Before the historical curtain is raised upon Hittite Syria by records of the Second or New Assyrian empire, light is thrown on its condition by three isolated groups of data. The first group, which concerns the Cappadocian invasion and occupation, ending with the thirteenth century, has been dealt with already. The second group, to which allusion has been made above, concerns the penetration of Syria, after a considerable interval of time, by the Aramaean peoples which, by the close of the twelfth century, had occupied all the left bank of the middle Euphrates. The third group consists of allusions to riverain Syria by two Assyrian monarchs of the closing period of what we may call the First Empire, and a much more informing statement by Nebuchadrezzar I of Babylon, that, in or about the year 1140 BC, he had to withstand an invasion of southern Mesopotamia by ‘Hatti’, whom in the end he thrust back into the north. This statement conveys a possible confirmation of the conjecture made above that Carchemish experienced, in the twelfth century, an influx of neo-Hatti from beyond the Taurus. They may have occupied the place either on their way to the south or on their return. In any case it seems reasonable to account for the sudden appearance of a Hittite culture there in that century by a movement which ended, as an earlier Hattic movement to the south had ended, with an attack on Babylon.

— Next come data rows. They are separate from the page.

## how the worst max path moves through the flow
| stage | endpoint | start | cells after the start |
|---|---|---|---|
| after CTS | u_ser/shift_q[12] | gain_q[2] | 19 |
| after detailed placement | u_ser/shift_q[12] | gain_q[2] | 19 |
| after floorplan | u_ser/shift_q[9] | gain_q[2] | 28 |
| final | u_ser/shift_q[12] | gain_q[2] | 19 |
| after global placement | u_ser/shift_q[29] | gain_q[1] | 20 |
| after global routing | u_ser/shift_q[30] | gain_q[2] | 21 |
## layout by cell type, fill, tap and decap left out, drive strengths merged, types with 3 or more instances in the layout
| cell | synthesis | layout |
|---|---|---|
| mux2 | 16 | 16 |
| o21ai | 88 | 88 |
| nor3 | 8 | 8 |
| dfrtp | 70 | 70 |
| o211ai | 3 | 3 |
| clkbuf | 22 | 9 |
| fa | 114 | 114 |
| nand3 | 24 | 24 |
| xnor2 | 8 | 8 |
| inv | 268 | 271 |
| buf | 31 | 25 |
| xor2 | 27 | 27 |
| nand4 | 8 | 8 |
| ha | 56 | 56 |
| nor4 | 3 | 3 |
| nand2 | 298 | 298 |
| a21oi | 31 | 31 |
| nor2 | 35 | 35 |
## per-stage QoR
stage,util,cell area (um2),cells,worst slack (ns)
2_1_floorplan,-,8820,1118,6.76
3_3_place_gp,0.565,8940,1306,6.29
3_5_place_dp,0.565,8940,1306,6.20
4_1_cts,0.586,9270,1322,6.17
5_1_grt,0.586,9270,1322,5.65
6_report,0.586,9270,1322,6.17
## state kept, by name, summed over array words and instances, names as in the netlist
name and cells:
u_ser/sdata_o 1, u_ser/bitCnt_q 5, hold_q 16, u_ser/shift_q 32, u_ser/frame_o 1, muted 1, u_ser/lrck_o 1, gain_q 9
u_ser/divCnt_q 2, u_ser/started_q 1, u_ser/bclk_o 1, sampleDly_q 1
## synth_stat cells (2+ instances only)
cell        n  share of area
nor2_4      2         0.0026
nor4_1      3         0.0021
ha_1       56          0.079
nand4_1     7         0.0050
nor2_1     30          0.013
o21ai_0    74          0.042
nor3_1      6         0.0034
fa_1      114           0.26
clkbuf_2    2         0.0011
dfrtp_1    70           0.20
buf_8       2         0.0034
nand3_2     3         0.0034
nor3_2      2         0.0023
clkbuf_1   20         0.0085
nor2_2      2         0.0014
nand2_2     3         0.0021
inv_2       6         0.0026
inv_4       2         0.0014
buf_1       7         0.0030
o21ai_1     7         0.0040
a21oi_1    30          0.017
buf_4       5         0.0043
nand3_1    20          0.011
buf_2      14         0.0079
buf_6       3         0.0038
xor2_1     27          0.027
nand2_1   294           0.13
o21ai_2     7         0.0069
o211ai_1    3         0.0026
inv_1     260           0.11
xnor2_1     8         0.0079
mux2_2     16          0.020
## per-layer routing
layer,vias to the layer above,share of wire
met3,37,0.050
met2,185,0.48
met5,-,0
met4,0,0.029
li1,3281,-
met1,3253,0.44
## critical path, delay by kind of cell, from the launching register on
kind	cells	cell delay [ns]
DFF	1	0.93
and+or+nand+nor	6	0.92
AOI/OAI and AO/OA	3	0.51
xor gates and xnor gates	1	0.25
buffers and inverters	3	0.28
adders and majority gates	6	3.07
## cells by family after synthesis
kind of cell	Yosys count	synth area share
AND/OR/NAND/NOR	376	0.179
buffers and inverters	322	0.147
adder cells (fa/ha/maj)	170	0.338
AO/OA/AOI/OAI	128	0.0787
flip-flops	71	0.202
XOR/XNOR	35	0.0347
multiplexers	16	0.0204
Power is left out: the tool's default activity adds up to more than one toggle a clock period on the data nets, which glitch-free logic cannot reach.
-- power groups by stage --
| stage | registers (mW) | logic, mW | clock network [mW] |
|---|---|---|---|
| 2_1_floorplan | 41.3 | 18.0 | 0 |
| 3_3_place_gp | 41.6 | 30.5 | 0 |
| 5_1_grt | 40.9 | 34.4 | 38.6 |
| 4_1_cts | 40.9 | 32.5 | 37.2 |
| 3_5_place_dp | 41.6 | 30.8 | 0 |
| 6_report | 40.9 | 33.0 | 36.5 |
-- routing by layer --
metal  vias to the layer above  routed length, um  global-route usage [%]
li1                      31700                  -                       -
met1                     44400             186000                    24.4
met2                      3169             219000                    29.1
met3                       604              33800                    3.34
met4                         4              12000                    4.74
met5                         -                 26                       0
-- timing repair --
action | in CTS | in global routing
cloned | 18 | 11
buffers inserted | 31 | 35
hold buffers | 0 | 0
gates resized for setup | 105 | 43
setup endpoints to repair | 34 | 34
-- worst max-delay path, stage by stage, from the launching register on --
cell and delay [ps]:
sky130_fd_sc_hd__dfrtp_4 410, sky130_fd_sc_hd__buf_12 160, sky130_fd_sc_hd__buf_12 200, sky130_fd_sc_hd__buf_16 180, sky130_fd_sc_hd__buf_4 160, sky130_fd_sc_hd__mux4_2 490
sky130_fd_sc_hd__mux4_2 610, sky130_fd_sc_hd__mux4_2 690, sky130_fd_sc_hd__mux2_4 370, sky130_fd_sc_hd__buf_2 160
--- src/rtl/barrel_shifter_32.sv ---
// Registered 32-bit barrel shifter: logical left, logical right and arithmetic right by 0..31.
// A single right-shift log network serves all three ops; left shifts are mirrored around it.
module barrel_shifter_32 #(
  parameter int WIDTH   = 32,
  parameter int SHAMT_W = $clog2(WIDTH)
) (
  input  logic               clk,
  input  logic               rst_n,
  input  logic               in_valid,
  input  logic [WIDTH-1:0]   in,
  input  logic [SHAMT_W-1:0] shift_amt,
  input  logic               lsl,
  input  logic               lsr,
  input  logic               asr,
  output logic [WIDTH-1:0]   out,
  output logic               out_valid
);

  function automatic logic [WIDTH-1:0] bit_rev(input logic [WIDTH-1:0] v);
    logic [WIDTH-1:0] r;
    for (int i = 0; i < WIDTH; i++) r[i] = v[WIDTH-1-i];
    return r;
  endfunction

  // Select priority lsl > lsr > asr; with nothing selected the amount is forced to
  // zero so the network passes the operand straight through.
  logic             any_sel;
  logic             left_sel;
  logic             asr_sel;
  logic             fill;
  logic [SHAMT_W-1:0] eff_amt;

  assign any_sel  = lsl | lsr | asr;
  assign left_sel = lsl;
  assign asr_sel  = ~lsl & ~lsr & asr;
  assign fill     = asr_sel & in[WIDTH-1];
  assign eff_amt  = any_sel ? shift_amt : '0;

  logic [WIDTH-1:0] stage [0:SHAMT_W];
  logic [WIDTH-1:0] result;

  assign stage[0] = left_sel ? bit_rev(in) : in;

  for (genvar k = 0; k < SHAMT_W; k++) begin : g_stage
    localparam int STEP = 1 << k;
    assign stage[k+1] = eff_amt[k]
                      ? {{STEP{fill}}, stage[k][WIDTH-1:STEP]}
                      : stage[k];
  end

  assign result = left_sel ? bit_rev(stage[SHAMT_W]) : stage[SHAMT_W];

  // NOTE: sequential state uses non-blocking assignments so every flop samples
  // pre-edge values; out keeps its value (clock enable) when in_valid is low.
  always_ff @(posedge clk) begin
    if (!rst_n) begin
      out       <= '0;
      out_valid <= 1'b0;
    end else begin
      out_valid <= in_valid;
      if (in_valid) out <= result;
    end
  end

endmodule

--- config.mk ---
export PLATFORM = sky130hd
export DESIGN_NAME = barrel_shifter_32
export DESIGN_NICKNAME = d
export VERILOG_FILES = /design/src/rtl/barrel_shifter_32.sv
export SDC_FILE = /design/constraint.sdc
export NUM_CORES = 1
export LEC_CHECK = 0
export ABC_AREA = 1
export BUFFER_PORTS_ARGS = -buffer_cell sky130_fd_sc_hd__buf_4
export CAP_MARGIN = 10
export CORE_ASPECT_RATIO = 1.5
export CORE_MARGIN = 8
export CORE_UTILIZATION = 41
export CTS_CLUSTER_SIZE = 30
export DETAILED_ROUTE_END_ITERATION = 12
export HOLD_SLACK_MARGIN = 0.06
export SYNTH_ARGS = -nofsm -noshare
export SYNTH_HDL_FRONTEND = slang
export SYNTH_SLANG_ARGS = --single-unit
--- constraint.sdc ---
create_clock -name clk -period 1.5 [get_ports clk]
set_input_delay 0 -clock clk [delete_from_list [all_inputs] [get_ports clk]]
set_output_delay 0 -clock clk [all_outputs]
set_load 0.1 [all_outputs]
; ---- Word-level counts from Yosys, hierarchy flattened
; Cells that the tools add are included.
; W data, S select, Z words.
[totals]
register_bits = 33
inputBits = 43
[classes]
mux = 8
n_bitwise = 7
[op_table]
columns = operator, count
row1 = $mux W32, 7
row2 = $mux W5, 1
row3 = $and A1 B1 Y1, 3
row4 = $not A1 Y1, 2
row5 = $or A1 B1 Y1, 2

; ---- Logic depth before layout (Yosys ltp)
; Gate-level depths: netlist of run 1.
[logic_depth]
ltp_word = 10
depth_mapped = 16

; ---- Worst setup path after synthesis of run 1
; OpenSTA, ideal clock, no wires.
[synth_timing]
path_kind = in2reg
start = input port lsl
end = register out[22]
setup_ns = 0.132
t_arrival_ns = 1.205
setup_slack_ns = 0.163
cell_stages = 14
n_path_buf = 2
path_cell_list = nor2_2 > nand2_1 > buf_6 > nand2_4 > buf_2 > nand2_1 > nand3_1 > nand3_1 > nand2_1 > nand2_1 > nand3_1 > nand3_1 > nand3_1 > a21oi_1
[synth_between]
elab_chain_cells = 10
elab_cells_between_ends = 14
classes_between = mux: 8 / bitwise: 6
[synth_lines]
columns = element, line_no
row1 = from (decl), 12  ; input logic lsl,
row2 = $not A1 Y1, 35  ; assign asr_sel = ~lsl & ~lsr & asr;
row3 = $and A1 B1 Y1 (2 in a row), 35
row4 = $and A1 B1 Y1, 36  ; assign fill = asr_sel & in[WIDTH-1];
row5 = $mux W32 (5 in a row), 47  ; ? {{STEP{fill}}, stage[k][WIDTH-1:STEP]}
row6 = $mux W32 *, 51  ; assign result = left_sel ? bit_rev(stage[SHAMT_W]) : stage[SHAMT_W];
row7 = to (signal assigned), 61  ; if (in_valid) out <= result;
row8 = to (decl), 15  ; output logic [WIDTH-1:0] out,
; Every way passes the cells marked *; elsewhere a longest branch is shown, timed or not.
; A chain may end at the register's enable or synchronous reset.

; ---- Final worst setup path of run 1
[layout_timing]
start = input port lsl
end = register out[4]
; Same word-level chain as after synthesis.

==> implementation parameters, run 1 <==
Parameter                              Value

Timing
  Setup violations, final ... 0
  Period utilization ... 94.5%
  Max Clock Skew ... 0 ns
  Crit path time final ... 1.42 ns
  Total Negative Setup Slacks ... 0 ns
  Fmax ... 705 MHz
  Slew HR ... 62.8%
  Number of endpoints with negative hold slack in the final report ... 0
  Unrepaired setup endpoints after global routing ... true
  Final Slew Violations ... 0
  Transition time at the pin with the least slew margin ... 0.557 ns

Power
  Power density of the placed cells ... 794 nW/um2
  LEAKAGE ... 2.75 nW
  Design Power ... 4.21 mW
  Peak VDD IR ... 0.921 mV

Clocking
  Clock sink total ... 33
  Register clock-pin slew on the reported worst setup and hold paths ... 0.05 ns
  CTS tree ... yes
  Source-to-sink clock delay at the later pin of the worst-skew pair ... 0.28 ns
  TritonCTS Buffers ... 5
  H-tree levels ... 2
  Buffer cell driving the clock tree root ... sky130_fd_sc_hd__clkbuf_16
  Max Buffers Root-to-Sink ... 2

Worst setup path
  Number of gates on the worst path with buffers counted ... 16
  Max stage delay cell, worst path ... sky130_fd_sc_hd__buf_4
  Worst flop-to-flop path endpoint ... out[5]
  Data required time of the worst path ... 1.72 ns
  Maximum fanout along the worst path ... 8
  Largest incremental delay on the critical path ... 0.15 ns
  Data arrival at the endpoint of the critical path ... 1.64 ns
  Bufs and invs on worst path ... 4
  Setup Crit Path Kind ... input pin to register
  Start point of the critical path ... lsl
  Worst path top cell family by delay ... simple AND/OR/NAND/NOR gates
  Crit-path cells ... buf_4 > nor2_4 > nand2_4 > nand2_8 > buf_4 > buf_4 > buf_4 > nand2_2 > nand3_2 > nand3_1 > nand3_1 > nand2_1 > nand2_1 > nand3_1 > nand3_2 > a21oi_2
  Reg2reg setup slack ... 0.85 ns
  Cell with the most instances on the worst path ... sky130_fd_sc_hd__buf_4
  Launching element type of the critical path ... input pin
  Nature of the critical path endpoint ... register
  Path depth of the worst reg2reg path ... 2
  Worst setup path end ... out[4]
  Launch point of the worst reg-to-reg path ... out[5]

Floorplanning
  Area of the die ... 12,800 um2
  Top-level port count ... 76
  Vertical die dimension ... 134 um
  Effective utilization at floorplan ... 41.7%
  Die width ... 95.0 um
  Core Box Area ... 9200 um2
  Cell row count ... 43

Final layout
  Filler cell count ... 960
  Fraction of layout cells with a size suffix above 1 ... 24.7%
  Post-route non-filler standard cell count ... 930
  Area added between synthesis and finish ... 38.2%
  Antenna diodes ... 0
  Final nets ... 860

Global route
  Global-route wire length before repair ... 24.2 mm
  Antenna violations before repair ... 0
  Number of global-route vias before repair ... 4,969
  Pin count of the biggest net entering global routing ... 35
  Overall Global Routing Usage ... 23.7%
  Sum of overflow across all layers after global routing ... 0

Drt
  DRC viols ... 0
  Vias per inst ... 5.78
  Total number of vias ... 5,378
  Highest metal layer with signal wires ... met4
  Average detailed-routed wire length per instance ... 16.9 um
  Met1 Wirelength ... 6.01 mm
  Detailed Route Iter0 Violations ... 400
  Routed length on met3 ... 779 um
  Antenna Nets Post-Route ... 0
  Routed wl met2 ... 7.62 mm
  Total Routed Length ... 15.7 mm
  Drt first pass iters ... 5

Place
  Number of cells after detailed placement ... 915
  Buffers added on ports ... 75
  HPWL after detailed placement ... 11.8 mm
  Final weighted congestion in routability-driven placement ... 0.988

Synth
  Distinct cell type count of the synthesized netlist ... 17
  Number of synthesized register bits ... 33
  Yosys warning count ... 0
  Sequential fraction of the synthesis area ... 17.2%
  Area of the mapped netlist ... 3840 um2
  Post-synthesis cell count ... 743
  Mapped Nets ... 786
  Average cell area after synthesis ... 5.16 um2

Worst hold path
  Class of the most critical hold timing path ... input pin to register

Run
  Max-Cap Viols ... 0

Outcome
  Run status ... finished clean
[registers in the layout, indices dropped and copies added, names as in the netlist]
signal and count:
out_valid 1, out 32
[worst min-delay path, delay by kind of cell]
kind	cells	cell delay, ns
buffers and inverters	2	0.26
AND/OR/NAND/NOR	1	0.10
[metrics by stage]
step           hold slack, ns  utilization [%]  setup slack [ns]  cell area (um2)
6_report                0.131             57.6            0.0825             5300
5_1_grt                 0.148             57.6           -0.0414             5300
4_1_cts                 0.119             53.7           0.00400             4940
3_5_place_dp            0.210             51.5            -0.502             4740
3_3_place_gp            0.201             51.5            -0.427             4740
2_1_floorplan          0.0976                -             0.163             3840
[placed cells by master (no fill, tap or decap), drive strengths merged]
| master | count |
|---|---|
| nor2 | 1 |
| buf | 123 |
| clkbuf | 7 |
| a21oi | 33 |
| o21ai | 10 |
| dfxtp | 33 |
| dlygate4sd3 | 1 |
| nand2 | 260 |
| clkinv | 2 |
| inv | 42 |
| nand4 | 3 |
| nand3 | 302 |
| clkinvlp | 1 |
[power breakdown]
| part | internal [mW] | switching (mW) |
|---|---|---|
| sequential | 0.943 | 0.0344 |
| clock | 0.608 | 0.388 |
| combinational | 0.717 | 1.52 |
| total | 2.27 | 1.94 |
[synth_stat cells (all sizes together)]
master	number	area share, %
nand4	3	0.49
buf	41	5.5
nand2	260	26
o21ai	10	1.3
clkbuf	18	1.8
inv	42	4.1
nand3	302	39
dfxtp	33	17
a21oi	33	4.3
nor2	1	0.16
[layer usage]
metal | vias up | GRT usage (%)
met1 | 2473 | 26.2
met5 | - | 0
met4 | 0 | 19.5
met3 | 60 | 3.56
met2 | 204 | 38.8
li1 | 2641 | -
[worst min path at each step]
stage	startpoint	endpoint	slack, ns	depth (start not counted)
after floorplan	rst_n	out_valid	0.1	2
after global placement	rst_n	out_valid	0.20	3
after detailed placement	rst_n	out_valid	0.21	3
after CTS	in_valid	out_valid	0.12	3
after global routing	in_valid	out_valid	0.15	3
final	in_valid	out_valid	0.13	3
[timing repair]
action | in CTS | in global routing
endpoints found under the setup margin | 31 | 32
resized for setup | 11 | 73
buffers inserted | 4 | 0
endpoints found under the hold margin | 1 | 0
hold buffers | 1 | 0
gates cloned | 0 | 2
pin swaps | 3 | 14
[kinds of logic after synthesis]
group	count (synthesis)	share of synthesized area, %
AOI/OAI and AO/OA	43	5.61
buffers and inverters	101	11.4
DFF	33	17.2
and+or+nand+nor	566	65.8
[final cells by class]
cell class              instances  area, um2  area share, %
multi-input cells             609       3040           57.4
flip-flops and latches         33        661           12.5
well taps                     112        140           2.64
clock inverters                 3       17.5          0.331
inverters                      42        160           3.02
repair buffers                126       1150           21.7
clock buffers                   5        125           2.36
No activity file was read; power rests on OpenSTA's default activity.
==> run 2: changes to the inputs <==
- ABC_AREA: 1 -> not set
==> implementation parameters, run 2 <==
Parameter                              Value

Synth
  Area contributors post-synth ... sky130_fd_sc_hd__dfxtp_1 15%, sky130_fd_sc_hd__mux2i_1 10%, sky130_fd_sc_hd__nand2_1 6.0%
  Post-synthesis cell count ... 616
  Top cells by instance count after synthesis ... 73 x sky130_fd_sc_hd__nand2_1, 71 x sky130_fd_sc_hd__nor2_1, 47 x sky130_fd_sc_hd__mux2i_1
  Portion of synthesized cell area occupied by the leading cell type ... 14.6%
  Average cell area after synthesis ... 7.37 um2
  Sequential fraction of the synthesis area ... 14.6%
  Distinct cell type count of the synthesized netlist ... 77
  Area of the mapped netlist ... 4540 um2
  Number of synthesized flops with an enable pin ... 0
  Yosys warning count ... 0
  Number of synthesized register bits ... 33
  Library cell with the highest instance count after synthesis ... sky130_fd_sc_hd__nand2_1
  Share of async-settable or async-resettable flops after synthesis ... 0%
  Mapped Nets ... 659
  Cell accounting for the most synthesized area ... sky130_fd_sc_hd__dfxtp_1
  Top flip-flop cell by instance count after synthesis ... sky130_fd_sc_hd__dfxtp_1

Drt
  Routed wl met2 ... 12.4 mm
  Antenna Nets Post-Route ... 0
  DRC viols ... 0
  Met1 Wirelength ... 8.19 mm
  Average detailed-routed wire length per instance ... 23.4 um
  Highest metal layer with signal wires ... met4
  Total number of vias ... 6,553
  Total Routed Length ... 24.6 mm
  Detailed Route Iter0 Violations ... 396
  Routed length on met3 ... 1.57 mm
  Drt first pass iters ... 5
  Vias per inst ... 6.24

Clocking
  Buffer cell driving the clock tree root ... sky130_fd_sc_hd__clkbuf_16
  Source-to-sink clock delay at the later pin of the worst-skew pair ... 0.29 ns
  Clock sink total ... 33
  Register clock-pin slew on the reported worst setup and hold paths ... 0.05 ns
  TritonCTS Buffers ... 5
  CTS tree ... yes
  H-tree levels ... 2
  Max Buffers Root-to-Sink ... 2

Worst setup path
  Reg2reg setup slack ... 0.57 ns
  Launch point of the worst reg-to-reg path ... out[29]
  Crit-path cells ... buf_12 > buf_6 > o21ai_4 > buf_6 > mux2i_4 > mux2_1 > a21oi_1 > mux2_4 > a22o_1 > or3_1 > a32o_1
  Maximum fanout along the worst path ... 6
  Data arrival at the endpoint of the critical path ... 2.18 ns
  Bufs and invs on worst path ... 3
  Start point of the critical path ... asr
  Launching element type of the critical path ... input pin
  Worst path top cell family by delay ... compound AO/OA/AOI/OAI gates
  Nature of the critical path endpoint ... register
  Largest incremental delay on the critical path ... 0.32 ns
  Max stage delay cell, worst path ... sky130_fd_sc_hd__or3_1
  Cell with the most instances on the worst path ... sky130_fd_sc_hd__buf_6
  Data required time of the worst path ... 1.68 ns
  Setup Crit Path Kind ... input pin to register

Global route
  Overall Global Routing Usage ... 31.7%
  Number of global-route vias before repair ... 6,565
  Antenna violations before repair ... 0
  Global-route wire length before repair ... 35.6 mm
  Sum of overflow across all layers after global routing ... 0
  Pin count of the biggest net entering global routing ... 20

Worst hold path
  Class of the most critical hold timing path ... input pin to register
  Start point of the worst min-delay path ... in_valid

Timing
  Fmax ... 500 MHz
  Setup slack of the critical path after layout ... -0.500 ns
  Crit path time final ... 2.00 ns
  Setup violations, final ... 32
  Final Slew Violations ... 0
  Slew HR ... 48.8%
  Transition time at the pin with the least slew margin ... 0.760 ns
  Unrepaired setup endpoints after global routing ... true
  Number of endpoints with negative hold slack in the final report ... 0
  Period utilization ... 133%
  Max Clock Skew ... 0 ns

Final layout
  Fraction of layout cells with a size suffix above 1 ... 53.8%
  Register name with the most flops ... out
  Antenna diodes ... 0
  Registers with the most flip-flops ... out: 32 flops, out_valid: 1 flops
  Top library cells by usage in the layout, fill and taps aside ... 279 x sky130_fd_sc_hd__buf_4, 65 x sky130_fd_sc_hd__nand2_1, 59 x sky130_fd_sc_hd__nor2_1
  Number of flip-flops in the largest register ... 32
  Most common library cell in the layout ignoring fill and taps ... sky130_fd_sc_hd__buf_4
  Area of all placed cells without fillers ... 8270 um2
  Area added between synthesis and finish ... 82.2%
  Final nets ... 946

Floorplanning
  Top-level port count ... 76
  Die width ... 102 um
  Effective utilization at floorplan ... 41.5%
  Cell row count ... 47
  Vertical die dimension ... 145 um
  Area of the die ... 14,800 um2
  Core Box Area ... 10,900 um2

Place
  Buffers added on ports ... 75
  Post-DP Area ... 6800 um2
  HPWL after detailed placement ... 18.4 mm
  Final weighted congestion in routability-driven placement ... 1.02

Power
  LEAKAGE ... 3.63 nW
  Design Power ... 5.85 mW
  Power density of the placed cells ... 707 nW/um2
  Peak VDD IR ... 0.448 mV

Outcome
  Violated checks ... setup timing
  Run status ... complete, but fails checks

Run
  Max-Cap Viols ... 0
[run 2: cell types whose count changed in the layout (fill, tap and decap cells not counted), moves of 27 or more]
cell	change
sky130_fd_sc_hd__buf_4	+171
sky130_fd_sc_hd__nand2_1	-176
sky130_fd_sc_hd__nor2_1	+59
sky130_fd_sc_hd__nand3_2	-36
sky130_fd_sc_hd__mux2i_1	+27
sky130_fd_sc_hd__nand3_1	-255
[run 2: layout make-up]
class                      count  area (um2)
timing repair buffer         333        2970
multi-input combinational    515        4220
sequential                    33         661
inverter                      15        60.1
fill                         813        2670
clock inverter                 2        37.5
tap                          147         184
clock buffer                   6         139
[run 2: logic make-up (layout without fill, tap and decap cells)]
| logic type | count (synthesis) | in the layout | synth area share, % |
|---|---|---|---|
| AO/OA/AOI/OAI | 235 | 236 | 37.2 |
| flip-flops | 33 | 33 | 14.6 |
| AND/OR/NAND/NOR | 207 | 207 | 20.6 |
| multiplexers | 72 | 72 | 19.3 |
| buffers and inverters | 69 | 356 | 8.21 |
[run 2: metal layers]
| layer | vias to the layer above | global-route usage (%) |
|---|---|---|
| li1 | 2920 | - |
| met1 | 3098 | 30.5 |
| met2 | 395 | 57.2 |
| met3 | 140 | 3.93 |
| met4 | 0 | 29.0 |
| met5 | - | 0 |
[run 2: timing repair]
item | CTS | global route
hold buffers | 0 | 0
setup buffers | 22 | 20
pin swaps | 41 | 67
setup endpoints to repair | 32 | 32
cloned | 4 | 3
gates resized for setup | 114 | 87
[run 2: final timing paths]
kind,end,cells past startpoint
worst min register to register,out[18],2
worst min-delay path,out[13],3
worst max-delay path,out[23],11
worst max register to register,out[29],3
[run 2: stage by stage]
| step | setup WS, ns | hold WS [ns] | std cells | TNS, ns | utilization (%) |
|---|---|---|---|---|---|
| after global routing | -0.565 | 0.186 | 1051 | -13.80 | 75.6 |
| final | -0.500 | 0.166 | 1051 | -11.25 | 75.6 |
| after detailed placement | -0.975 | 0.454 | 1000 | -25.24 | 62.1 |
| after CTS | -0.473 | 0.165 | 1031 | -9.98 | 70.3 |
| after floorplan | -0.502 | 0.276 | 616 | -10.35 | - |
| after global placement | -1.03 | 0.446 | 1000 | -24.86 | 62.1 |
[run 2: power by group]
group	internal (mW)	leakage, nW	switching (mW)	total (mW)
registers	0.954	0.272	0.0449	0.999
logic	1.58	3.28	2.06	3.64
clock network	0.828	0.0831	0.382	1.21
[run 2: tightest hold or removal path, stage by stage]
cell	delay [ns]
sky130_fd_sc_hd__buf_4	0.15
sky130_fd_sc_hd__buf_4	0.18
sky130_fd_sc_hd__a21oi_1	0.07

After the raids which Tiglath-Pileser I pushed across the Euphrates and even into the Sajur valley, more than two centuries elapsed before another Assyrian king entered a Syrian district. While the north flank of the Taurus was not so fortunate —for example, armies of Adad-Nirari III twice attacked the territory of Kumani (Comana) in the late tenth century—Syria gained immunity from the Aramaean wedge, which had been thrust up from the south into north-west Mesopotamia. Assyria, suffering from relapse since the death of Tiglath-Pileser I, was powerless to stop a fresh Semitic horde, in the prime of its expansive force, from settling along the Khabur and the Euphrates, and even in the richer Syrian country, which she herself coveted. Presently, however, settled life began to abate Aramaean truculence, as it always abates that of Arabs; and before much of the ninth century had elapsed, Assyria was again contemplating a thrust towards the Syrian lands. In a series of devastating raids spread over some seven years, during which Ashur-Nasir-Pal attacked continually and exhaustively the Aramaean chiefs and all their possible allies from the Khabur up to and beyond the Taurus, he broke through, and raided even the transriverain lands of Bit Adini; and in 876, having secured his passage and repassage of the Euphrates by fortresses, which he built and garrisoned on the left bank, he could lay Carchemish under contribution, and go forward to central Syria. His purpose seems to have envisaged transient adventure rather than permanent conquest, its goal being the Great Sea. He marched, therefore, straight for the lower Orontes valley, without touching Aleppo, and, finding himself in the state of Khattina, took toll of its chief towns on both sides of the river, before crossing the mountains to some point on the coast, probably not far from Latakia. Since we hear nothing of Hamath in his annals, it is not to be supposed that he followed up the Orontes valley even so far as Kala‘at el-Mudik. He claims to have received presents from the cities of the Phoenician shore as far south as Sidon; and it is likely enough that these societies forestalled what seemed an imminent assault. Then, at the end of summer, he appears to have retraced his steps to the Tigris, as directly and quickly as he had come; and, so far as we know, he would be seen in Syria no more.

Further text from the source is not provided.